Vida de luxo e morte do próprio líder
Nos últimos anos, o grupo começou a internacionalizar o negócio do tráfico de droga com recurso à criação de várias empresas em nome de terceiros, o que dificulta o trabalho da polícia. Fonte da polícia brasileira diz mesmo que se trata de “uma organização inteligente” que “esconde” bem o rastro que deixa em termos financeiros e até nas declarações de impostos. Contudo, nas redes sociais partilhavam vida de luxo, não só os bandidos mas também as famílias, com cruzeiros e férias paradisíacas.
Após uma carga ter sido dada como perdida por um dos traficantes, uma série de homicídios seguiram-se uns aos outros, todos da mesma forma como Rafael Lourenço foi agora abatido na Póvoa de Varzim. Mas no caso do Brasil, não só mataram os traficantes, como também as esposas que os acompanhavam em pleno passeio na rua.
O próprio líder do gangue, Bruno Felisbino, foi executado em abril de 2024, quando descia de um centro comercial com Rafael Lourenço. Rafael e Bruno estavam nesse centro comercial, mas Bruno ficou por alguns momentos sozinho no parque de estacionamento. Foi executado à queima-roupa com disparos provenientes de um jipe preto. A polícia suspeita que o próprio Rafael Lourenço pudesse estar envolvido.

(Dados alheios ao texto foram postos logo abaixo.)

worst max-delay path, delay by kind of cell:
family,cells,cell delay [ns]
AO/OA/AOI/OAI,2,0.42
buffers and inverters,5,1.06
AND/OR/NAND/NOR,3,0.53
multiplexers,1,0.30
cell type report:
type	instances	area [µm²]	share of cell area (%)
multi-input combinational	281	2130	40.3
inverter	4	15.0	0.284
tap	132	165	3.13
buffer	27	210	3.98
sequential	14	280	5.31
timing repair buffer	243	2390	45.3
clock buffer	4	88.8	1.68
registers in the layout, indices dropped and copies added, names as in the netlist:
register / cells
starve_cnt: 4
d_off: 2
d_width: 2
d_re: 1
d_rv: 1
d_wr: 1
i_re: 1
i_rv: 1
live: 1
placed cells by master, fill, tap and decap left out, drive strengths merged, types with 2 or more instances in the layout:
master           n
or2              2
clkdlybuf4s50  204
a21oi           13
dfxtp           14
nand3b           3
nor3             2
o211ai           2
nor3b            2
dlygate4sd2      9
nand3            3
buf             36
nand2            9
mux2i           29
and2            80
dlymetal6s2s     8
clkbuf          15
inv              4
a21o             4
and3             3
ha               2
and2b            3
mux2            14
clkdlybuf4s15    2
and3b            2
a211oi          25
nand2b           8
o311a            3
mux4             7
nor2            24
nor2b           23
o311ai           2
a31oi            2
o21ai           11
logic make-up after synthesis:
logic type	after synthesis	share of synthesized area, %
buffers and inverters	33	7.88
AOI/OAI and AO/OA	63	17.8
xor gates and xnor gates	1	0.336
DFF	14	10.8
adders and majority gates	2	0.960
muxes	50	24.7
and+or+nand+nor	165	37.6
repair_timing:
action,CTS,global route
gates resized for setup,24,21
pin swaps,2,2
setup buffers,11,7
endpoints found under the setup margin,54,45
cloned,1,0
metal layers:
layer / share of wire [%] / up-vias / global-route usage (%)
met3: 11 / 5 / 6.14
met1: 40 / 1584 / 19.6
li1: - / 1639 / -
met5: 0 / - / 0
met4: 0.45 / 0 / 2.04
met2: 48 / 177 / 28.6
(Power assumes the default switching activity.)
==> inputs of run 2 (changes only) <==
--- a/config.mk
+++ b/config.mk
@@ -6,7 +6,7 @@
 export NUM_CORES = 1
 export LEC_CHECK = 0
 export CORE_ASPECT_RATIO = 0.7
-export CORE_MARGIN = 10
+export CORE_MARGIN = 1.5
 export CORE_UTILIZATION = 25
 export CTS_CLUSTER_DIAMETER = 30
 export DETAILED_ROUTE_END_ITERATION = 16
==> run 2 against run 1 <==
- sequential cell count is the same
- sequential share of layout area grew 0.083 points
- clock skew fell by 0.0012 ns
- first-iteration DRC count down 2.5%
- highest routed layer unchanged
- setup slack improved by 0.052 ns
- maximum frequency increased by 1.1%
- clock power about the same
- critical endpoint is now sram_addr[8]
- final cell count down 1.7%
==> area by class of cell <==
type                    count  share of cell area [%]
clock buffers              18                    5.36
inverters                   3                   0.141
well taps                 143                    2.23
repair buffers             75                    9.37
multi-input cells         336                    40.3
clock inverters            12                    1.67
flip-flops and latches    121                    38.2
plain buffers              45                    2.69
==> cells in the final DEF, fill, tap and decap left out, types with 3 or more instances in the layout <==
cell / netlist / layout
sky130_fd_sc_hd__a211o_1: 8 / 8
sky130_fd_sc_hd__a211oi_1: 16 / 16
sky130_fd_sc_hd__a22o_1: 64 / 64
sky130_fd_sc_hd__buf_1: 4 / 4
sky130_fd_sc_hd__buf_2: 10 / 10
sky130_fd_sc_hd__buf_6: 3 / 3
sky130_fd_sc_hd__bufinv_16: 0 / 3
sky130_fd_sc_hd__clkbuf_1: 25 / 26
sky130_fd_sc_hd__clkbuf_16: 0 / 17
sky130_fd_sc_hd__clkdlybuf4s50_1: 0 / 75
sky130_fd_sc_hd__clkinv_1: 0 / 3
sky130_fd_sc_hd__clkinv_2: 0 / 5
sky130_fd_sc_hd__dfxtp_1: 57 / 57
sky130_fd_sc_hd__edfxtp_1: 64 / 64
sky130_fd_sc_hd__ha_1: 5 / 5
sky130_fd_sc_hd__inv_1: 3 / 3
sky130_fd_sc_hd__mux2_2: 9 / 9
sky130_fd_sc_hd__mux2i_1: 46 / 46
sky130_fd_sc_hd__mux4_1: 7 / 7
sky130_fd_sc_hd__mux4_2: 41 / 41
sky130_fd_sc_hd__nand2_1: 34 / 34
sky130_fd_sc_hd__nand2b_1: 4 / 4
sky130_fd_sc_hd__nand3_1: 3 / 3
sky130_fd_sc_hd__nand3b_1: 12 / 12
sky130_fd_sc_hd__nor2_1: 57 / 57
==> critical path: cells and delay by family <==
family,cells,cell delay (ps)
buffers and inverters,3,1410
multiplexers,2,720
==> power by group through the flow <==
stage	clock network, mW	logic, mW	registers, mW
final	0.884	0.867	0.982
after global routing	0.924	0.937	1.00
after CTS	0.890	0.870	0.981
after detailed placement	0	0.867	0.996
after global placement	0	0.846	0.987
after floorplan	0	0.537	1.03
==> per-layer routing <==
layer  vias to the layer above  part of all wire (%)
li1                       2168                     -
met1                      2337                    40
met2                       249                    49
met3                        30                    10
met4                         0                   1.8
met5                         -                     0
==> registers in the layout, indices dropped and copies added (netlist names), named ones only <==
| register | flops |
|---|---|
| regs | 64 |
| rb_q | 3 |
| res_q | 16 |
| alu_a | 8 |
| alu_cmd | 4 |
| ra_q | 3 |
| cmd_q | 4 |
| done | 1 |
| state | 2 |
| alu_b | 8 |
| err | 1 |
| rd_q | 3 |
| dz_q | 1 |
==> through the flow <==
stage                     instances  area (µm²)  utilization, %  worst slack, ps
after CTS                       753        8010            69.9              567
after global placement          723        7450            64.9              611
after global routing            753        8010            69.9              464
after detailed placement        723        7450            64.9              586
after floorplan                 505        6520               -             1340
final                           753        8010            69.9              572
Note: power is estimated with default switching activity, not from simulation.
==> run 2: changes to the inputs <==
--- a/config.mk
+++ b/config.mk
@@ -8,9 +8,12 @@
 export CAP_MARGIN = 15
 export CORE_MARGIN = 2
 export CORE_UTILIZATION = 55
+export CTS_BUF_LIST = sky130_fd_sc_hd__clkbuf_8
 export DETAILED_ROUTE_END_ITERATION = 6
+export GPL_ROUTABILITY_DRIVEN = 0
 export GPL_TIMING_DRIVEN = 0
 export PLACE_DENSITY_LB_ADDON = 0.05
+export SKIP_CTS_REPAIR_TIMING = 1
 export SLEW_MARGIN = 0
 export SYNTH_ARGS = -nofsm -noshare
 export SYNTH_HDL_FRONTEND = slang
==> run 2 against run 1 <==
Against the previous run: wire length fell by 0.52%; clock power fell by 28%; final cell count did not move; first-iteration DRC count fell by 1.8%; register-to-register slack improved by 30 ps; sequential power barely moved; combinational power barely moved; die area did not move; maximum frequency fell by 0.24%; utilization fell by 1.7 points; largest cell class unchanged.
$ cat config.mk
export PLATFORM = sky130hd
export DESIGN_NAME = mem_access_unit
export DESIGN_NICKNAME = d
export VERILOG_FILES = /design/src/rtl/mem_pkg.sv /design/src/rtl/load_store_align.sv /design/src/rtl/mem_access_unit.sv
export SDC_FILE = /design/constraint.sdc
export NUM_CORES = 1
export LEC_CHECK = 0
export CORE_AREA = 3 3 238 240
export CTS_BUF_LIST = sky130_fd_sc_hd__clkbuf_4 sky130_fd_sc_hd__clkbuf_8
export DETAILED_ROUTE_END_ITERATION = 7
export DIE_AREA = 0 0 241 243
export GPL_TIMING_DRIVEN = 1
export PLACE_DENSITY = 0.43
export SYNTH_ARGS = -nofsm -noshare
export SYNTH_HDL_FRONTEND = slang
export SYNTH_SLANG_ARGS = --single-unit
export TNS_END_PERCENT = 30
$ cat constraint.sdc
create_clock -name i_clk -period 2.8 [get_ports i_clk]
set_input_delay 0.56 -clock i_clk [delete_from_list [all_inputs] [get_ports i_clk]]
set_output_delay 0.56 -clock i_clk [all_outputs]
set_load 0.01 [all_outputs]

Um dos novos líderes era o abatido na Póvoa de Varzim
Rafael Lourenço, Hélder Felisbino (irmão do anterior líder) e Romulo Faria assumiram o controlo do gangue após o assassinato, mas ficaram com a cabeça a prémio. Acabaram por fugir do bairro e o gangue entrou em ‘stand-by’. Entretanto, um dos elementos que celebrou a morte do anterior líder acabou abatido a tiro e incendiado no meio da rua.

Semanas depois, Romulo, um dos três líderes, foi detetado por câmaras de videovigilância e com recurso a Inteligência Artificial, identificado a entrar numa loja em São Paulo. Minutos depois foi preso pela Polícia brasileira e ainda se encontra detido.

Hélder Santos, irmão do anterior líder, acabou assassinado na rua, também em São Paulo, por dois homens e um menor que foram rapidamente detidos por se esquecerem de um talão de compra no carro, que levou a polícia à sua identificação.

Um destes suspeitos já tinha sido identificado, em conjunto com Rafael Lourenço (o abatido na Póvoa de Varzim), como responsável do assassinato de outra pessoa, em 2015, situação também relacionada com o tráfico de droga. Ou seja, era aliado do grupo, mas agora abateu um dos líderes.

Novas portas para rivais
Segundo o delegado Vítor Loureiro, da DENARC, citado pela televisão estatal do Paraná (RICtv), com a morte de Bruno (o anterior líder), abriram-se novas portas para rivais, o que poderá ter acelerado estes ‘ajustes de contas’.
O terceiro ‘líder’ que restava era precisamente Rafael Lourenço, inicialmente apontado pela polícia como escondido na zona do Nordeste brasileiro, mas estava afinal escondido em Portugal, desconhecendo-se ainda concretamente a data em que o fez. E foi na Póvoa de Varzim onde conheceu o mesmo desfecho que Hélder Santos.
Para a polícia brasileira, a captura de Rafael Lourenço era essencial para conseguir ‘desfiar’ a meada de assassinatos ocorrido no seio do gangue, e também para que possam identificar quem são os novos líderes dos Fantasmas do Cajuru. Agora, só a investigação da Polícia Judiciária em busca dos autores do crime da Póvoa de Varzim os poderá ajudar nesse caminho.